> _Work item_
Reproduce all the data, character for character.

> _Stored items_

==========

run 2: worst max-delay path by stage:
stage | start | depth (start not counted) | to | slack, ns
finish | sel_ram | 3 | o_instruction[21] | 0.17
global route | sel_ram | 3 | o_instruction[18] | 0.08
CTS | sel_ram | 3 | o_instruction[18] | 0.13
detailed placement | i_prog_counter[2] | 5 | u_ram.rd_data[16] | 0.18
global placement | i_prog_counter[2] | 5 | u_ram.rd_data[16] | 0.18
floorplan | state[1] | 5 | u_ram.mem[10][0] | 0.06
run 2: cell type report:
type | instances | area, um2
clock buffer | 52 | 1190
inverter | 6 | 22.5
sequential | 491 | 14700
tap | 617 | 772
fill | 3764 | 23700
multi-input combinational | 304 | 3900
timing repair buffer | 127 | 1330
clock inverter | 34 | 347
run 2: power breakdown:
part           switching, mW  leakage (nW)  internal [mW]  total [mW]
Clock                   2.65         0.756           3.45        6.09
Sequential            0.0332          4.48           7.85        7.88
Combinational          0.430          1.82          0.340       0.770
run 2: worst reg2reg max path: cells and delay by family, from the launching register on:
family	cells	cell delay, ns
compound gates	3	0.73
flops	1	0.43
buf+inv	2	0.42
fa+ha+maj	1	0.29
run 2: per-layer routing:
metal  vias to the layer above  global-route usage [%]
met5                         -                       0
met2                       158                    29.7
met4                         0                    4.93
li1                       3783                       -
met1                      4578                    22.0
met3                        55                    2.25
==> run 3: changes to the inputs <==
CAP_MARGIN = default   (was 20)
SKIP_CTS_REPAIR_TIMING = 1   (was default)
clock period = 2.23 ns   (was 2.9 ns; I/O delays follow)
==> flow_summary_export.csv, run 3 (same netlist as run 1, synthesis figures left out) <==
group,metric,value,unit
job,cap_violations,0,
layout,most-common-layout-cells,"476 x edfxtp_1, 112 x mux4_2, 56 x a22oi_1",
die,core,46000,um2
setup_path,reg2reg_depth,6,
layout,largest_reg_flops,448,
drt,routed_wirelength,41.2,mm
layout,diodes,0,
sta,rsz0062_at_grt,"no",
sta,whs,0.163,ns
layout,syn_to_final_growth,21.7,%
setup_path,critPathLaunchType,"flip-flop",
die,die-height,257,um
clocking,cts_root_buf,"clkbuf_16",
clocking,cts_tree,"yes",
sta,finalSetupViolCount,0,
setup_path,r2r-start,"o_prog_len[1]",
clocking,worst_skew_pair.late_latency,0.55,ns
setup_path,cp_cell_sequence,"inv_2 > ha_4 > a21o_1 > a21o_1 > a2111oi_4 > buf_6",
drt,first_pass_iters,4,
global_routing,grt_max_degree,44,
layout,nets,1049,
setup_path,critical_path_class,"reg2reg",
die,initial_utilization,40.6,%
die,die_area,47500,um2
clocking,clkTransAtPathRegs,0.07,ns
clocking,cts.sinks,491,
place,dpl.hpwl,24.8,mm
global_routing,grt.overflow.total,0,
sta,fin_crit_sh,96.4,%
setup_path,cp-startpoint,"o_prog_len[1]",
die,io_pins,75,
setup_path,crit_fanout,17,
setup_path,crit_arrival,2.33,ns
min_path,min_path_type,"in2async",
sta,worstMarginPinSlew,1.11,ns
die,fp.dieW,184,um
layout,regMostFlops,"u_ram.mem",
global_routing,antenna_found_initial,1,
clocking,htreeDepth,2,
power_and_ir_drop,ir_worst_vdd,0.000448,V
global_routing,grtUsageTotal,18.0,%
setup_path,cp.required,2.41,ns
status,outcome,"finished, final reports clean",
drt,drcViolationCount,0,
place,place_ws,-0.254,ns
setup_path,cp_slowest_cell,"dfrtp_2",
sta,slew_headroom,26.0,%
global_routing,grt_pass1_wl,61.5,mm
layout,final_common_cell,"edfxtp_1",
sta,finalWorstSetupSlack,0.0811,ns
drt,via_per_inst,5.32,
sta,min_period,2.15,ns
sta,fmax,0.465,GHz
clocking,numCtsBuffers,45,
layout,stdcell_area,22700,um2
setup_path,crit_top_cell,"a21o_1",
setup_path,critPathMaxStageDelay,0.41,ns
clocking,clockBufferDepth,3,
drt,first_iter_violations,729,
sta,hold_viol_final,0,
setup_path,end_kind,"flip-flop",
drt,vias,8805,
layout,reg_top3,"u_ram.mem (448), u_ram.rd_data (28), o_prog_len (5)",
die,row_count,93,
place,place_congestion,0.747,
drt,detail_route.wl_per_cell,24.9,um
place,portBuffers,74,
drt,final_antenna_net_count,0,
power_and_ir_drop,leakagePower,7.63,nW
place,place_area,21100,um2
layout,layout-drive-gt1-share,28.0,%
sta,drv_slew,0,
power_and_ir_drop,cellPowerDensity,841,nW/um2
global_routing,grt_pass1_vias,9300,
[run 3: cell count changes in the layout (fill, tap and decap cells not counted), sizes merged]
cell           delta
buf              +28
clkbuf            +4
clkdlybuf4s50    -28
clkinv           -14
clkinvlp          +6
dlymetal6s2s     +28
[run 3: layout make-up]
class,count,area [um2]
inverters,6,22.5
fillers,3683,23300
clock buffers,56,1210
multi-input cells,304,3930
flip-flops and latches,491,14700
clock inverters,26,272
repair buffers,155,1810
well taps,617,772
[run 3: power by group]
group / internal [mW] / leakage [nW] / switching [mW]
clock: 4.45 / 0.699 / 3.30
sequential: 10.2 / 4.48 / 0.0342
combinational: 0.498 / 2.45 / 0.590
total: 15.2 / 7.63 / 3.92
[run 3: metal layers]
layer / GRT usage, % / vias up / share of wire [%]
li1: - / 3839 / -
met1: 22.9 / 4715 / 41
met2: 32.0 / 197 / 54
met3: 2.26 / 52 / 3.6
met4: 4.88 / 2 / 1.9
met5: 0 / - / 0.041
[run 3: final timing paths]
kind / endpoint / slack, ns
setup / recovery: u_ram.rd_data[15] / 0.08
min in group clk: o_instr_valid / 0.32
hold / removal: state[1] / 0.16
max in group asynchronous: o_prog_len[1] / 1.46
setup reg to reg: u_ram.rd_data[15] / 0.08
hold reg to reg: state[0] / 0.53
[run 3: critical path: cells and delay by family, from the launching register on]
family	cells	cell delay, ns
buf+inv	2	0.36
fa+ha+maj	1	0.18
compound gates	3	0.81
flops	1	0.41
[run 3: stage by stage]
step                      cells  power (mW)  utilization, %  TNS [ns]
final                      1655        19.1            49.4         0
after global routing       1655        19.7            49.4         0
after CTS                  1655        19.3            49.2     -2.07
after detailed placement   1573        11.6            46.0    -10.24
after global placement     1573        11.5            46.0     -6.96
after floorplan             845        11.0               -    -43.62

==========

> _Answer space_
run 2: worst max-delay path by stage:
stage | start | depth (start not counted) | to | slack, ns
finish | sel_ram | 3 | o_instruction[21] | 0.17
global route | sel_ram | 3 | o_instruction[18] | 0.08
CTS | sel_ram | 3 | o_instruction[18] | 0.13
detailed placement | i_prog_counter[2] | 5 | u_ram.rd_data[16] | 0.18
global placement | i_prog_counter[2] | 5 | u_ram.rd_data[16] | 0.18
floorplan | state[1] | 5 | u_ram.mem[10][0] | 0.06
run 2: cell type report:
type | instances | area, um2
clock buffer | 52 | 1190
inverter | 6 | 22.5
sequential | 491 | 14700
tap | 617 | 772
fill | 3764 | 23700
multi-input combinational | 304 | 3900
timing repair buffer | 127 | 1330
clock inverter | 34 | 347
run 2: power breakdown:
part           switching, mW  leakage (nW)  internal [mW]  total [mW]
Clock                   2.65         0.756           3.45        6.09
Sequential            0.0332          4.48           7.85        7.88
Combinational          0.430          1.82          0.340       0.770
run 2: worst reg2reg max path: cells and delay by family, from the launching register on:
family	cells	cell delay, ns
compound gates	3	0.73
flops	1	0.43
buf+inv	2	0.42
fa+ha+maj	1	0.29
run 2: per-layer routing:
metal  vias to the layer above  global-route usage [%]
met5                         -                       0
met2                       158                    29.7
met4                         0                    4.93
li1                       3783                       -
met1                      4578                    22.0
met3                        55                    2.25
==> run 3: changes to the inputs <==
CAP_MARGIN = default   (was 20)
SKIP_CTS_REPAIR_TIMING = 1   (was default)
clock period = 2.23 ns   (was 2.9 ns; I/O delays follow)
==> flow_summary_export.csv, run 3 (same netlist as run 1, synthesis figures left out) <==
group,metric,value,unit
job,cap_violations,0,
layout,most-common-layout-cells,"476 x edfxtp_1, 112 x mux4_2, 56 x a22oi_1",
die,core,46000,um2
setup_path,reg2reg_depth,6,
layout,largest_reg_flops,448,
drt,routed_wirelength,41.2,mm
layout,diodes,0,
sta,rsz0062_at_grt,"no",
sta,whs,0.163,ns
layout,syn_to_final_growth,21.7,%
setup_path,critPathLaunchType,"flip-flop",
die,die-height,257,um
clocking,cts_root_buf,"clkbuf_16",
clocking,cts_tree,"yes",
sta,finalSetupViolCount,0,
setup_path,r2r-start,"o_prog_len[1]",
clocking,worst_skew_pair.late_latency,0.55,ns
setup_path,cp_cell_sequence,"inv_2 > ha_4 > a21o_1 > a21o_1 > a2111oi_4 > buf_6",
drt,first_pass_iters,4,
global_routing,grt_max_degree,44,
layout,nets,1049,
setup_path,critical_path_class,"reg2reg",
die,initial_utilization,40.6,%
die,die_area,47500,um2
clocking,clkTransAtPathRegs,0.07,ns
clocking,cts.sinks,491,
place,dpl.hpwl,24.8,mm
global_routing,grt.overflow.total,0,
sta,fin_crit_sh,96.4,%
setup_path,cp-startpoint,"o_prog_len[1]",
die,io_pins,75,
setup_path,crit_fanout,17,
setup_path,crit_arrival,2.33,ns
min_path,min_path_type,"in2async",
sta,worstMarginPinSlew,1.11,ns
die,fp.dieW,184,um
layout,regMostFlops,"u_ram.mem",
global_routing,antenna_found_initial,1,
clocking,htreeDepth,2,
power_and_ir_drop,ir_worst_vdd,0.000448,V
global_routing,grtUsageTotal,18.0,%
setup_path,cp.required,2.41,ns
status,outcome,"finished, final reports clean",
drt,drcViolationCount,0,
place,place_ws,-0.254,ns
setup_path,cp_slowest_cell,"dfrtp_2",
sta,slew_headroom,26.0,%
global_routing,grt_pass1_wl,61.5,mm
layout,final_common_cell,"edfxtp_1",
sta,finalWorstSetupSlack,0.0811,ns
drt,via_per_inst,5.32,
sta,min_period,2.15,ns
sta,fmax,0.465,GHz
clocking,numCtsBuffers,45,
layout,stdcell_area,22700,um2
setup_path,crit_top_cell,"a21o_1",
setup_path,critPathMaxStageDelay,0.41,ns
clocking,clockBufferDepth,3,
drt,first_iter_violations,729,
sta,hold_viol_final,0,
setup_path,end_kind,"flip-flop",
drt,vias,8805,
layout,reg_top3,"u_ram.mem (448), u_ram.rd_data (28), o_prog_len (5)",
die,row_count,93,
place,place_congestion,0.747,
drt,detail_route.wl_per_cell,24.9,um
place,portBuffers,74,
drt,final_antenna_net_count,0,
power_and_ir_drop,leakagePower,7.63,nW
place,place_area,21100,um2
layout,layout-drive-gt1-share,28.0,%
sta,drv_slew,0,
power_and_ir_drop,cellPowerDensity,841,nW/um2
global_routing,grt_pass1_vias,9300,
[run 3: cell count changes in the layout (fill, tap and decap cells not counted), sizes merged]
cell           delta
buf              +28
clkbuf            +4
clkdlybuf4s50    -28
clkinv           -14
clkinvlp          +6
dlymetal6s2s     +28
[run 3: layout make-up]
class,count,area [um2]
inverters,6,22.5
fillers,3683,23300
clock buffers,56,1210
multi-input cells,304,3930
flip-flops and latches,491,14700
clock inverters,26,272
repair buffers,155,1810
well taps,617,772
[run 3: power by group]
group / internal [mW] / leakage [nW] / switching [mW]
clock: 4.45 / 0.699 / 3.30
sequential: 10.2 / 4.48 / 0.0342
combinational: 0.498 / 2.45 / 0.590
total: 15.2 / 7.63 / 3.92
[run 3: metal layers]
layer / GRT usage, % / vias up / share of wire [%]
li1: - / 3839 / -
met1: 22.9 / 4715 / 41
met2: 32.0 / 197 / 54
met3: 2.26 / 52 / 3.6
met4: 4.88 / 2 / 1.9
met5: 0 / - / 0.041
[run 3: final timing paths]
kind / endpoint / slack, ns
setup / recovery: u_ram.rd_data[15] / 0.08
min in group clk: o_instr_valid / 0.32
hold / removal: state[1] / 0.16
max in group asynchronous: o_prog_len[1] / 1.46
setup reg to reg: u_ram.rd_data[15] / 0.08
hold reg to reg: state[0] / 0.53
[run 3: critical path: cells and delay by family, from the launching register on]
family	cells	cell delay, ns
buf+inv	2	0.36
fa+ha+maj	1	0.18
compound gates	3	0.81
flops	1	0.41
[run 3: stage by stage]
step                      cells  power (mW)  utilization, %  TNS [ns]
final                      1655        19.1            49.4         0
after global routing       1655        19.7            49.4         0
after CTS                  1655        19.3            49.2     -2.07
after detailed placement   1573        11.6            46.0    -10.24
after global placement     1573        11.5            46.0     -6.96
after floorplan             845        11.0               -    -43.62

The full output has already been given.